# H&M Fashion | EDA | H&M Personalized Fashion Recommendations
Hello everyone! In this my new notebook we are going to look through [H&M Personalized Fashion Recommendations](https://www.kaggle.com/c/h-and-m-personalized-fashion-recommendations) Prediction Competition.

#### Acknowledgements 😍
My acknowledgments are given to:
* [GABRIEL PREDA. H&M EDA and Prediction](https://www.kaggle.com/gpreda/h-m-eda-and-prediction)

#### About 👚
H&M Group is a family of brands and businesses with 53 online markets and approximately 4,850 stores.

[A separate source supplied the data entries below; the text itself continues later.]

This is an optimization exercise on Yosys and OpenROAD, whose aim is small area, a short achievable clock period and few clock cycles per item, not a production implementation. RTL that was checked went through simulation tests only; none was proved equivalent to the original. No activity file was given, so power comes from the tool's default toggle rates.

lane 1:
## cache_controller
module cache_controller(
    input  logic         clk,
    input  logic         rst_n,
    input  logic         read_req,      
    input  logic         write_req,     
    input  logic         cache_flush,   
    input  logic [31:0]  p_addr,        
    output logic [31:0]  m_addr,        
    input  logic [31:0]  p_w_data,      
    output logic [31:0]  p_r_data,      
    input  logic [127:0] m_r_data,      
    output logic [127:0] m_w_data,      
    input  logic         main_mem_ack,  
    output logic         mem_write,     
    output logic         mem_read,      
    output logic         stall,         
    output logic         p_ready        
);
    logic [127:0] line;     
    logic [27:0]  tag;      
    logic         valid;
    logic         dirty;
    logic         hit_r;    
    logic         rd_r;     
    logic         wr_r;     
    logic [1:0]   off;
    logic         rw, idle, hit, fill_done;
    logic [3:0]   wsel;
    assign off  = p_addr[3:2];
    assign rw   = read_req | write_req;
    assign idle = !hit_r && !rd_r && !wr_r;
    assign hit  = valid && (tag == p_addr[31:4]);
    assign mem_write = wr_r;
    assign mem_read  = rd_r;
    assign m_addr    = {(wr_r ? tag : p_addr[31:4]), 4'b0000};
    assign m_w_data  = line;
    assign fill_done = rd_r && main_mem_ack;
    assign p_ready   = hit_r || fill_done || (cache_flush && ((idle && !dirty) || (wr_r && main_mem_ack)));
    assign stall     = (read_req | write_req | cache_flush) & ~p_ready;
    always_comb begin
        case (off)
        2'd0: p_r_data = main_mem_ack ? m_r_data[31:0]   : line[31:0];
        2'd1: p_r_data = main_mem_ack ? m_r_data[63:32]  : line[63:32];
        2'd2: p_r_data = main_mem_ack ? m_r_data[95:64]  : line[95:64];
        default: p_r_data = main_mem_ack ? m_r_data[127:96] : line[127:96];
        endcase
    end
    always_comb begin
        for (int k = 0; k < 4; k++)
            wsel[k] = write_req && ((idle && hit) || fill_done) && (off == 2'(k));
    end
    always_ff @(posedge clk) begin
  ...
Size in the first run: roughly 160 flip-flops, ~390 I/O pins.
make LEC_CHECK=0 CAP_MARGIN=20 CORE_MARGIN=2 CORE_UTILIZATION=40 SLEW_MARGIN=20 finish   # period 6.0 ns
run.sh (not shown) runs the stock make flow with config.mk's settings and CLKGATE_MAP_FILE= SYNTH_SCRIPT=/design/flow/synth_recipe.tcl, a recipe that flattens the netlist after the stock synthesis.
Lane 1 completed end to end with timing, DRC and antenna clean.
### lane 1 -> lane 2
==> flow/flow/run.sh (new file) <==
#!/bin/bash
# Standard layout, with plain buffers on the ports.
cp standard.sh standard_sh_copy.txt
export BUFFER_PORTS_ARGS="-buffer_cell sky130_fd_sc_hd__buf_2"
bash standard.sh > standard.log 2>&1
==> flow/standard.sh (new file) <==
#!/bin/bash
# synth_recipe.tcl (not shown) runs the flow's synth.tcl, then flattens the netlist and writes it again
# the make line also repeats each setting of config.mk as NAME=value (left out here)
make -C /OpenROAD-flow-scripts/flow DESIGN_CONFIG=/design/flow/config.mk WORK_HOME=/design/flow/orfs CLKGATE_MAP_FILE= SYNTH_SCRIPT=/design/flow/synth_recipe.tcl "${@:-finish}"
removed: flow/run.sh
- Taking lane 1 as the reference, in lane 2 static leakage lost 0.80%, number of vias after detailed routing lost 1.8%, switching power total lost about 2.7%, setup slack picked up an extra 0.47 ns.
- When the final numbers for lane 2 and lane 1 were put side by side, the routed wire length turned out to be smaller in lane 2.
- Lane 2 ends up with higher clock share of power than lane 1 does.
- Comparing internal power for lane 2 and lane 1, the smaller number came from lane 2.
- Lane 2 vs lane 1, aggregate global-route resource usage went down by 2.6 points.
- Total power of lane 2 is lower than that of lane 1.
No functional check of the RTL was part of any run of this note.

========
The RTL this note starts from:
==> flow/design.v <==
module cache_controller(
    input  logic         clk,
    input  logic         rst_n,
    input  logic         read_req,      
    input  logic         write_req,     
    input  logic         cache_flush,   
    input  logic [31:0]  p_addr,        
    output logic [31:0]  m_addr,        
    input  logic [31:0]  p_w_data,      
    output logic [31:0]  p_r_data,      
    input  logic [127:0] m_r_data,      
    output logic [127:0] m_w_data,      
    input  logic         main_mem_ack,  
    output logic         mem_write,     
    output logic         mem_read,      
    output logic         stall,         
    output logic         p_ready        
);
    localparam PB = 3;      
    logic [127:0] line;     
    logic [27:0]  tag;      
    logic         valid;
    logic         dirty;
    logic         hit_r;    
    logic         miss_r;   
    logic         rd_r;     
    logic         wr_r;     
    logic         ack_r;    
    logic [3:0]   selm_r [2];  
    logic [3:0]   sell_r [2];  
    logic         rw, any, done, match, miss, fill_done, wb_done, fill_next;
    logic [3:0]   word;     
    logic [3:0]   wsel;     
    logic [3:0]   fsel;     
    logic [3:0]   hold;     
    logic [127:0] line_d;
    assign rw    = read_req | write_req;
    assign any   = read_req | write_req | cache_flush;
    assign match = valid && (tag == p_addr[31:4]);
    assign miss  = (tag[PB-1:0] != p_addr[PB+3:4]) || miss_r;
    assign fill_done = rd_r && main_mem_ack;
    assign wb_done   = wr_r && main_mem_ack;
    assign mem_write = dirty && ((rw && miss) || cache_flush);
    assign mem_read  = rw && !dirty && miss;
    assign m_addr    = {(dirty ? tag : p_addr[31:4]), 4'b0000};
    assign m_w_data  = line;
    assign done    = hit_r || (main_mem_ack && ack_r) || (cache_flush && !dirty);
    assign p_ready = any && done;
    assign stall   = any && !done;
    always_comb begin
        for (int h = 0; h < 2; h++) begin
            p_r_data[16*h +: 16] = 16'd0;
            for (int k = 0; k < 4; k++)
                p_r_data[16*h +: 16] = p_r_data[16*h +: 16]
                                     | ({16{selm_r[h][k]}} & m_r_data[32*k+16*h +: 16])
                                     | ({16{sell_r[h][k]}} & line[32*k+16*h +: 16]);
        end
    end
    always_comb begin
        for (int k = 0; k < 4; k++) begin
            word[k] = (p_addr[3:2] == 2'(k));
            wsel[k] = write_req && word[k] && (hit_r || fill_done);
            fsel[k] = fill_done && !wsel[k];
            hold[k] = !wsel[k] && !fill_done;
            line_d[32*k +: 32] = ({32{hold[k]}} & line[32*k +: 32])
                               | ({32{wsel[k]}} & p_w_data)
                               | ({32{fsel[k]}} & m_r_data[32*k +: 32]);
        end
    end
    assign fill_next = mem_read && !main_mem_ack;
    always_ff @(posedge clk) begin
        line <= line_d;
        for (int h = 0; h < 2; h++) begin
            selm_r[h] <= word & {4{fill_next}};
            sell_r[h] <= word & {4{!fill_next}};
        end
        if (fill_done)
            tag <= p_addr[31:4];
    end
    always_ff @(posedge clk or negedge rst_n) begin
        if (!rst_n) begin
            valid  <= 1'b0;
            dirty  <= 1'b0;
            hit_r  <= 1'b0;
            miss_r <= 1'b1;
            rd_r   <= 1'b0;
            wr_r   <= 1'b0;
            ack_r  <= 1'b0;
        end else begin
            hit_r  <= stall && rw && match;
            miss_r <= (stall && !match) || !(valid || fill_done);
            rd_r   <= fill_next;
            wr_r   <= mem_write && !main_mem_ack;
            ack_r  <= (mem_read || (mem_write && cache_flush)) && !main_mem_ack;
            if (fill_done)
                valid <= 1'b1;
            if (wb_done)
                dirty <= 1'b0;
            else if (write_req && (hit_r || fill_done))
                dirty <= 1'b1;
        end
    end
endmodule
==> flow/config.mk <==
export PLATFORM = sky130hd
export DESIGN_NAME = cache_controller
export DESIGN_NICKNAME = cache_controller
export VERILOG_FILES = /design/flow/design.v
export SDC_FILE = /design/flow/constraint.sdc
export NUM_CORES = 4
export LEC_CHECK = 0
export CAP_MARGIN = 20
export CELL_PAD_IN_SITES_DETAIL_PLACEMENT = 1
export CORE_MARGIN = 2
export CORE_UTILIZATION = 50
export CTS_BUF_LIST = sky130_fd_sc_hd__clkbuf_8
export SETUP_SLACK_MARGIN = 2.8
export SLEW_MARGIN = 20
==> flow/constraint.sdc <==
create_clock -name core_clock -period 6.0 [get_ports {clk}]
set_input_delay 1.2000 -clock core_clock [delete_from_list [all_inputs] [get_ports {clk}]]
set_output_delay 1.2000 -clock core_clock [all_outputs]
set_load 0.01 [all_outputs]
standard.sh (not shown) runs the stock make flow with config.mk's settings and CLKGATE_MAP_FILE= SYNTH_SCRIPT=/design/flow/synth_recipe.tcl, a recipe that flattens the netlist after the stock synthesis.
==> flow/flow/run.sh <==
#!/bin/bash
# Standard layout with two changes:
#  - synthesis maps the logic with an area-oriented ABC script
#    (flow/abc_area.script) instead of ORFS's speed script; everything else
#    in the standard flow's synthesis script (synth_recipe.tcl) is kept;
#  - the ports get plain buf_1 buffers (buffer_ports -buffer_cell).
set -euo pipefail
W=$PWD
# synth_recipe.tcl with a wrapper that swaps the ABC script
{
  head -n 1 synth_recipe.tcl
  cat <<EOT
proc abc {args} {
  set i [lsearch -exact \$args -script]
  if {\$i >= 0} { set args [lreplace \$args [expr {\$i+1}] [expr {\$i+1}] $W/flow/abc_area.script] }
  yosys abc {*}\$args
}
EOT
  tail -n +2 synth_recipe.tcl
} > synth_area.tcl
sed "s#SYNTH_SCRIPT=[^ ]*synth_recipe.tcl#SYNTH_SCRIPT=$W/synth_area.tcl#" standard.sh > standard_area.sh
grep -q "SYNTH_SCRIPT=$W/synth_area.tcl" standard_area.sh
export BUFFER_PORTS_ARGS="-buffer_cell sky130_fd_sc_hd__buf_1"
bash standard_area.sh > standard.log 2>&1
==> flow/flow/abc_area.script <==
strash
&get -n
&fraig -x
&put
dc2
strash
&get -n
&dch -f
&nf -R 1000
&put
The starting point died in 5_1_grt with GRT-0232.
Testbench counts at the start, summed over its fixed seeds: cycles 67,648, items 12,008.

In this competition, H&M Group invites you to develop product recommendations based on data from previous transactions, as well as from customer and product meta data.

# 1. Import libraries 📚
Here we import libraries that will be used.

In [None]:
import os
import numpy as np
import pandas as pd
import seaborn as sns
from PIL import Image
from tqdm import tqdm
from datetime import datetime
import matplotlib.pyplot as plt
from wordcloud import WordCloud, STOPWORDS

# 2. Read data 📖

In [None]:
total_folders = 0
total_files = 0

folder_info = []
images_names = []

path = "../input/h-and-m-personalized-fashion-recommendations"

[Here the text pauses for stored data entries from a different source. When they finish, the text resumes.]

From an optimization exercise on the open Yosys and OpenROAD flow, aimed at small area, a short achievable clock period and few clock cycles per item; shortcuts taken in it are not production practice.
RTL that was checked went through simulation tests only; none was proved equivalent to the original.
The RTL of run 2 was laid out without a check of its function.
Power is estimated from default activity; no workload was simulated.

==> flow/design.v, too long to show whole: its modules and the start of the top module <==
// module SequentialMultiplier128Bit: 3059 lines
module SequentialMultiplier128Bit(
    input [127:0] a,
    input [127:0] b,
    input reset_n,
    input clk,
    output [255:0] p,
    output done
    );
  // ...
==> flow/flow/run.sh <==
#!/bin/bash
# Own layout flow: the standard ORFS flow (standard.sh, unchanged synthesis) with two
# layout settings changed:
#  - the port buffers that buffer_ports inserts are sky130_fd_sc_hd__buf_1 instead of the
#    delay-type buffer it picks by default (every input and output port still gets a buffer);
#  - MATCH_CELL_FOOTPRINT=0, so the timing repair may resize a cell to one of another width.
# Each tool's full output goes to standard.log here and to ORFS's own logs under orfs/logs.
set -euo pipefail
export BUFFER_PORTS_ARGS="-buffer_cell sky130_fd_sc_hd__buf_1"
bash standard.sh MATCH_CELL_FOOTPRINT=0 "BUFFER_PORTS_ARGS=-buffer_cell sky130_fd_sc_hd__buf_1" finish > standard.log 2>&1
test -s out/final.def
==> flow/standard.sh <==
#!/bin/bash
# synth_recipe.tcl (not shown) runs the flow's synth.tcl, then flattens the netlist and writes it again
# the make line also repeats each setting of config.mk as NAME=value (left out here)
make -C /OpenROAD-flow-scripts/flow DESIGN_CONFIG=/design/flow/config.mk WORK_HOME=/design/flow/orfs CLKGATE_MAP_FILE= SYNTH_SCRIPT=/design/flow/synth_recipe.tcl "${@:-finish}"
==> flow/config.mk <==
export PLATFORM = sky130hd
export DESIGN_NAME = SequentialMultiplier128Bit
export DESIGN_NICKNAME = SequentialMultiplier128Bit
export VERILOG_FILES = /design/flow/design.v
export SDC_FILE = /design/flow/constraint.sdc
export NUM_CORES = 4
export LEC_CHECK = 0
export ABC_AREA = 1
export CAP_MARGIN = 20
export CORE_MARGIN = 2
export CORE_UTILIZATION = 50
export GPL_TIMING_DRIVEN = 0
export SETUP_SLACK_MARGIN = 2.7
export SLEW_MARGIN = 20
export TNS_END_PERCENT = 5
==> flow/constraint.sdc <==
create_clock -name core_clock -period 5.5 [get_ports {clk}]
set_input_delay 1.1000 -clock core_clock [delete_from_list [all_inputs] [get_ports {clk}]]
set_output_delay 1.1000 -clock core_clock [all_outputs]
set_load 0.01 [all_outputs]
==> reports/qor.csv, run 1 <==
metric,value,unit
synth_top_area_share,13.1,%
yosysWarnings,1,
r2r-end,p[241],
relSlewSlack,21.6,%
cp-end-kind,flop,
status,"complete, no violations",
core_area,88800,um^2
p_switching,11200,uW
path_delay_family,compound AO/OA/AOI/OAI gates,
synthXorXnorAreaFrac,17.2,%
cts_setup_buffers,38,
gp_congestion,0.993,
grt_max_degree,65,
dp_hpwl,134000,um
synth_edf_count,128,
power,24000,uW
power_leader,combinational logic,
syn_area_per_cell,7.47,um^2
p_leak,0.0239,uW
track_usage,36.7,%
top_usage_layer,met2,
cts-root-buf,clkbuf_16,
tightestPinTransition,1.18,ns
crit_buf_inv,3,
dominant_cells,multi-input combinational cells,
synthTopCellsByCount,"nand2_1 (1306), xor2_1 (674), o22ai_1 (510), inv_1 (495), a21oi_1 (451)",
regToRegStartpoint,nz,
synthSimpleGateAreaFrac,18.4,%
grtUsageMet2,58.4,%
criticalPathCategory,in -> reg,
worstSetupStartpointType,input pin,
yosysUniqueCellTypes,67,
use_met3,7.68,%
top_layer,met5,
layout.area.seq,9990,um^2
die-height,304,um
antenna_found_initial,9,
yosysSeqAreaShare,22.1,%
start_util,50.6,%
max_stage_delay,0.47,ns
dp_slack,0.778,ns
Testbench counts, summed over its fixed seeds: cycles 6,912, items 384.
==> run 2, diff against run 1 <==
--- a/flow/design.v
+++ b/flow/design.v
@@ -5,16 +5,17 @@
     input reset_n,
     input clk,
     output [255:0] p,
     output done
     );
   reg [4:0] cnt;
   reg done_r;
   reg shen;      
+  reg nzc;       
   reg nz;        
   reg [130:0] S, C;
   reg [127:0] pl;
   reg [7:0] Sp;
   reg [7:1] Cp;
   reg nlp;
   reg [1:0] cv;
   reg [3:0] one, two, neg;       
@@ -31,17 +32,17 @@
   assign pp1[128:64] = ~(({65{one[1]}} & {1'b0, b[127:64]}) | ({65{two[1]}} & b[127:63])) ^ {65{negn[1]}};
   wire [128:0] pp2;
   assign pp2[63:0] = (({64{one[2]}} & b[63:0]) | ({64{two[2]}} & {b[62:0], 1'b0})) ^ {64{neg[2]}};
   assign pp2[128:64] = ~(({65{one[2]}} & {1'b0, b[127:64]}) | ({65{two[2]}} & b[127:63])) ^ {65{negn[2]}};
   wire [128:0] pp3;
   assign pp3[63:0] = (({64{one[3]}} & b[63:0]) | ({64{two[3]}} & {b[62:0], 1'b0})) ^ {64{neg[3]}};
   assign pp3[128:64] = ~(({65{one[3]}} & {1'b0, b[127:64]}) | ({65{two[3]}} & b[127:63])) ^ {65{negn[3]}};
   wire [130:0] Sg = nz ? S : {3'b0, b & {128{pl[0]}}};
-  wire [130:0] Cg = nz ? C : (131'd1 << 130);
+  wire [130:0] Cg = nzc ? C : (131'd1 << 130);
   wire hs0, hc0;
   assign hs0 = Sg[0] ^ Cg[0];
   assign hc0 = Sg[0] & Cg[0];
   wire hs1, hc1;
   assign hs1 = Cg[1] ^ neg[0];
   assign hc1 = Cg[1] & neg[0];
   wire hs2, hc2;
   assign hs2 = Cg[3] ^ neg[1];
@@ -3020,19 +3021,21 @@
   wire [3:0] two_n = ld ? two_q : two_p;
   wire [3:0] neg_n = ld ? neg_q : neg_p;
   always @(posedge clk or negedge reset_n) begin
     if (!reset_n) begin
       cnt <= 5'd0;
       done_r <= 1'b0;
       shen <= 1'b1;
       nz <= 1'b0;
+      nzc <= 1'b0;
       fin <= 1'b0;
     end else begin
       nz <= 1'b1;
+      nzc <= reset_n;
       if (cnt == 5'd15) fin <= 1'b1;
       if (!last) cnt <= cnt + 5'd1;
       if (last) done_r <= 1'b1;
       if (fin) shen <= 1'b0;
     end
   end
   always @(posedge clk) begin
     one <= one_n;
--- a/flow/config.mk
+++ b/flow/config.mk
@@ -4,12 +4,11 @@
 export VERILOG_FILES = /design/flow/design.v
 export SDC_FILE = /design/flow/constraint.sdc
 export NUM_CORES = 4
 export LEC_CHECK = 0
 export ABC_AREA = 1
 export CAP_MARGIN = 20
 export CORE_MARGIN = 2
 export CORE_UTILIZATION = 50
-export GPL_TIMING_DRIVEN = 0
 export SETUP_SLACK_MARGIN = 2.7
 export SLEW_MARGIN = 20
 export TNS_END_PERCENT = 5
==> run 2 against run 1 <==
Compared with the run above: routed wire length grew 0.58%; sequential cell count is 1 higher; sequential share of layout area is 0.51 points higher; setup slack improved by 0.035 ns; first-iteration DRC count down 4.8%; critical endpoint is now p[179]; global-route usage is 1.5 points lower.
==> reports/qor.csv, run 2 <==
metric,value,unit,change
finalSetupViolations,0,,unchanged
finalHoldViolations,0,,unchanged
min_period,2.85,ns,was 2.89 ns
p_leak,0.0229,uW,was 0.0239 uW
cp_cell_sequence,nor2_4 -> buf_12 -> buf_8 -> buf_12 -> a22oi_1 -> fa_1 -> nor2_1 -> nor2_1 -> a21oi_1 -> o21ai_0 -> inv_1 -> nand2_1 -> and2_1,,was buf_1 -> inv_1 -> o22ai_1 -> xor2_1 -> fa_1 -> nand2_1 -> inv_1 -> nor2_1 -> xor2_1 -> o21ai_0 -> a21oi_1 -> a31oi_1
r2r-end,p[179],,was p[241]
clkSinkCount,430,,was 429
ant_nets,0,,unchanged
drt_wl_total,177000,um,was 176000 um
cp-end-kind,flop,,unchanged
fp.dieW,304,um,about the same
synth_area_leaders,"xor2_1 (13%), dfxtp_1 (13%), fa_1 (11%)",,unchanged
final_util,59.1,%,was 60.4%
timing.fmax,350,MHz,was 346 MHz
port_buffers,514,,unchanged
nets,7060,,was 7339
combPwrFrac,62.8,%,was 64.6%
rows,109,,unchanged
yosysSeqAreaShare,22.1,%,about the same
final_cells,7609,,was 7887
max_stage_delay,0.52,ns,was 0.47 ns
synth_top_area_share,13.0,%,was 13.1%
largest_reg_flops,129,,unchanged
wl_per_cell,23.2,um,was 22.3 um
status,"complete, no violations",,unchanged
synthArstFlopShare,2.33,%,was 2.10%
gp_congestion,0.903,,was 0.993
htreeDepth,2,,unchanged
ff2ff_path_depth,13,,unchanged
top_register,S,,unchanged
cts.reportedPaths.clkPinSlew,0.06,ns,about the same
p_sw_share,47.8,%,was 46.6%
fillerInstances,8331,,was 8496
regToRegStartpoint,nz,,unchanged
dpl_cell_area,46800,um^2,was 48500 um^2
report.final.slew_viol_count,0,,unchanged
overflow,0,,unchanged
grt_pass1_wl,255000,um,was 260000 um
cpMaxStageDelayCell,dfrtp_4,,was fa_1
cts_tree,yes,,unchanged
syn_nets,6712,,was 6689
worst-path-max-fanout,8,,unchanged
p_switching,11100,uW,was 11200 uW
via_per_inst,5.89,,was 5.71
start_util,50.7,%,was 50.6%
holdPathEnd,done_r,,
worstHoldStart,done_r,,
synth.largest_area_cell,xor2_1,,unchanged
worstSetupStartpointType,flop,,was input pin
syn_to_final_growth,16.7,%,was 19.3%
clk_path_buf_depth,3,,unchanged
cp.arrival,3.40,ns,was 3.44 ns
power_frac_seq,20.3,%,was 19.4%
dp.cells,7345,,was 7704
final_cell_area,52500,um^2,was 53700 um^2
drc,0,,unchanged
yosysWarnings,1,,unchanged
fp.dieArea,92400,um^2,was 92300 um^2
worstSkewPairLatency,0.70,ns,about the same
ys.flop_type,dfxtp_1,,unchanged
path_delay_family,buffers and inverters,,was compound AO/OA/AOI/OAI gates
cts-root-buf,clkbuf_16,,unchanged
core_area,88800,um^2,unchanged
mostFrequentLayoutCells,"nand2_1 (1265), xor2_1 (647), buf_1 (494)",,"was nand2_1 (1273), xor2_1 (646), buf_1 (507)"
timing.setup.tns,0,ns,unchanged
r2r_slack,2.65,ns,about the same
post-route-period-util,51.9,%,was 52.5%
final_common_cell,nand2_1,,unchanged
crit_buf_inv,4,,was 3
antenna_found_initial,8,,was 9
drtIter0Drc,4510,,was 4736
cts_made_buffers,55,,was 54
drive_gt1_share,10.7,%,was 15.1%
p_int,12100,uW,was 12800 uW
fin_skew,0.0577,ns,was 0.0409 ns
relSlewSlack,29.2,%,was 21.6%
ys_ff_latch,430,,was 429
power_density,442,nW/um^2,was 447 nW/um^2
dp_slack,1.63,ns,was 0.778 ns
dp_hpwl,108000,um,was 134000 um
track_usage,35.3,%,was 36.7%
synth_edf_count,128,,unchanged
dr.pass1.iters,6,,unchanged
rsz0062_at_grt,true,,unchanged
syn-cell-area,45000,um^2,about the same
grt_max_degree,129,,was 65
vias,44800,,was 45100
required,6.05,ns,about the same
die-height,304,um,about the same
peakVddDrop,0.269,mV,was 0.299 mV
timing.final.ws_setup,2.65,ns,was 2.61 ns
ioPinCount,515,,unchanged
criticalPathCategory,reg -> reg,,was in -> reg
synthTopCellsByCount,"nand2_1 (1292), xor2_1 (668), o22ai_1 (510), inv_1 (505), a21oi_1 (466)",,"was nand2_1 (1306), xor2_1 (674), o22ai_1 (510), inv_1 (495), a21oi_1 (451)"
tightestPinTransition,1.06,ns,was 1.18 ns
yosysMostFrequentCell,nand2_1,,unchanged
syn_area_per_cell,7.44,um^2,was 7.47 um^2
grt_pass1_vias,42300,,was 42600
postSynthCellCount,6045,,was 6022
hold_path.class,reg -> reg,,was in -> async
yosysUniqueCellTypes,56,,was 67
min_path_cells,1,,
cap_violations,0,,unchanged
p_clk_share,16.9,%,was 16.0%
-- run 2: cell types whose count changed in the layout (fill, tap and decap cells not counted), sizes merged, moves of 7 or more --
cell,before,now
and2,12,19
buf,819,656
a21oi,459,471
inv,525,517
o21ai,167,180
nand2,1338,1318
o21bai,9,18
a211oi,16,24
clkbuf,258,106
nand3,145,157
xnor2,208,198
clkinvlp,7,25
-- run 2: logic make-up after synthesis --
group                      Yosys count  synth area share, %
other                                1              0.00834
DFF                                430                 22.1
adders and majority gates          410                 15.7
AOI/OAI and AO/OA                 1384                 18.1
xor gates and xnor gates           866                 16.9
and+or+nand+nor                   2007                 18.2
buffers and inverters              947                 9.13
-- run 2: layout make-up --
| class | count | area, um^2 | share of cell area [%] |
|---|---|---|---|
| Timing Repair Buffer | 692 | 4320 | 8.24 |
| Tap cell | 1165 | 1460 | 2.78 |
| Clock inverter | 34 | 400 | 0.763 |
| Clock buffer | 70 | 1510 | 2.88 |
| Timing Repair inverter | 13 | 124 | 0.236 |
| Antenna cell | 4 | 10.0 | 0.0191 |
| Inverter | 531 | 2300 | 4.39 |
| Sequential cell | 430 | 10000 | 19.1 |
| Multi-Input combinational cell | 4670 | 32300 | 61.6 |
-- run 2: worst max path at each step --
stage	from	endpoint	slack [ns]	depth (start not counted)
2_1_floorplan	b[32]	p[153]	2.60	10
3_3_place_gp	nz	p[149]	1.66	9
3_5_place_dp	nz	p[149]	1.63	9
4_1_cts	one[1]	p[208]	2.64	10
5_1_grt	two[3]	p[151]	2.55	12
6_report	nz	p[179]	2.65	13
-- run 2: power by group through the flow --
| stage | Sequential, uW | Clock, uW | Combinational [uW] |
|---|---|---|---|
| 3_5_place_dp | 4720 | 0 | 12500 |
| 5_1_grt | 4760 | 4060 | 15900 |
| 3_3_place_gp | 4730 | 0 | 12400 |
| 2_1_floorplan | 4310 | 0 | 10500 |
| 4_1_cts | 4630 | 3950 | 13100 |
| 6_report | 4720 | 3910 | 14600 |
-- run 2: metrics by stage --
| stage | power [uW] | hold WS (ns) |
|---|---|---|
| after global placement | 17100 | 0.456 |
| after detailed placement | 17300 | 0.454 |
| after CTS | 21700 | 0.478 |
| after global routing | 24700 | 0.516 |
| final | 23200 | 0.478 |
| after floorplan | 14800 | 0.420 |
-- run 2: layer usage --
metal / wire, um / GRT usage [%] / up-vias
met1: 71800 / 47.5 / 21200
met3: 19500 / 7.65 / 467
li1: - / - / 20800
met2: 77400 / 55.1 / 2378
met5: 58 / 0 / -
met4: 8000 / 13.7 / 8
-- run 2: what timing repair did --
action	4_1_cts	5_1_grt
buffers inserted	41	73
setup endpoints to repair	267	249
pin swaps	21	112
gates cloned	24	18
resized for setup	162	330
hold buffers	0	0

## port drivers added, routing unchanged
No port has a modelled driver above. Below, the same layouts with a new extraction and two added sets of constraints. Step 1 sets driving cells, clkbuf_16 on the clock port and buf_2 on the other inputs (assumed; they add their load-dependent delay and slew). Step 2 also shifts input and output timing later by t, the mid clock arrival at the registers, as if the neighbouring blocks saw the same clock. Three values: no drivers, after step 1, after step 2; two values: the first two.
| run | shift t [ns] | setup WS [ns] | worst data-port slew with drivers (ns) |
|---|---|---|---|
| run 1 | 0.756 | 2.612 / 2.651 / 1.912 | 0.13 |
| run 2 | 0.746 | 2.647 / 2.647 / 2.003 | 0.12 |
After both steps setup and hold are still met in every run listed. The setup slack of run 1, which loses most, moves by +0.039 ns with the drivers and by -0.700 ns with both steps.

for base, dirs, files in tqdm(os.walk(path)):
    for directories in dirs:
        folder_info.append((directories, 
                            len(os.listdir(os.path.join(base, directories)))))
        total_folders = total_folders + 1
    
    for _files in files:
        total_files = total_files + 1
        if (len(_files.split(".jpg"))==2):
            images_names.append(_files.split(".jpg")[0])

After that we can check the final reading result:

In [None]:
print(f"• Total number of folders: {total_folders}")
print(f"• Total number of files: {total_files}")

In [None]:
folder_info_df = pd.DataFrame(folder_info, 
                              columns=["folder", 
                                       "files count"])

folder_info_df.sort_values(["files count"], ascending=False).head().style.set_properties(**{'background-color': 'rgba(184,230,194,.5)'})

In [None]:
articles_df = pd.read_csv("../input/h-and-m-personalized-fashion-recommendations/articles.csv")
customers_df = pd.read_csv("../input/h-and-m-personalized-fashion-recommendations/customers.csv")
sample_submission_df = pd.read_csv("../input/h-and-m-personalized-fashion-recommendations/sample_submission.csv")

transactions_train_df = pd.read_csv("../input/h-and-m-personalized-fashion-recommendations/transactions_train.csv")

After that, we can check, what we've read:

In [None]:
# articles_df
articles_df.head(3).style.set_properties(**{'background-color': 'rgba(184,230,194,.5)'})

In [None]:
# customers_df
customers_df.head(3).style.set_properties(**{'background-color': 'rgba(184,230,194,.5)'})

In [None]:
# sample_submission_df
# prediction in sample submission is a sequence of article ids (max 12 article ids)
sample_submission_df.head(3).style.set_properties(**{'background-color': 'rgba(184,230,194,.5)'})

In [None]:
# transactions_train_df
transactions_train_df.head(3).style.set_properties(**{'background-color': 'rgba(184,230,194,.5)'})

# 3. Feature engineering 💻
***Transactions table*** is the train data. It contains customer_id and article_id, which are foreign keys for the customer and articles tables. Also, Transactions also contains sales_channel_id.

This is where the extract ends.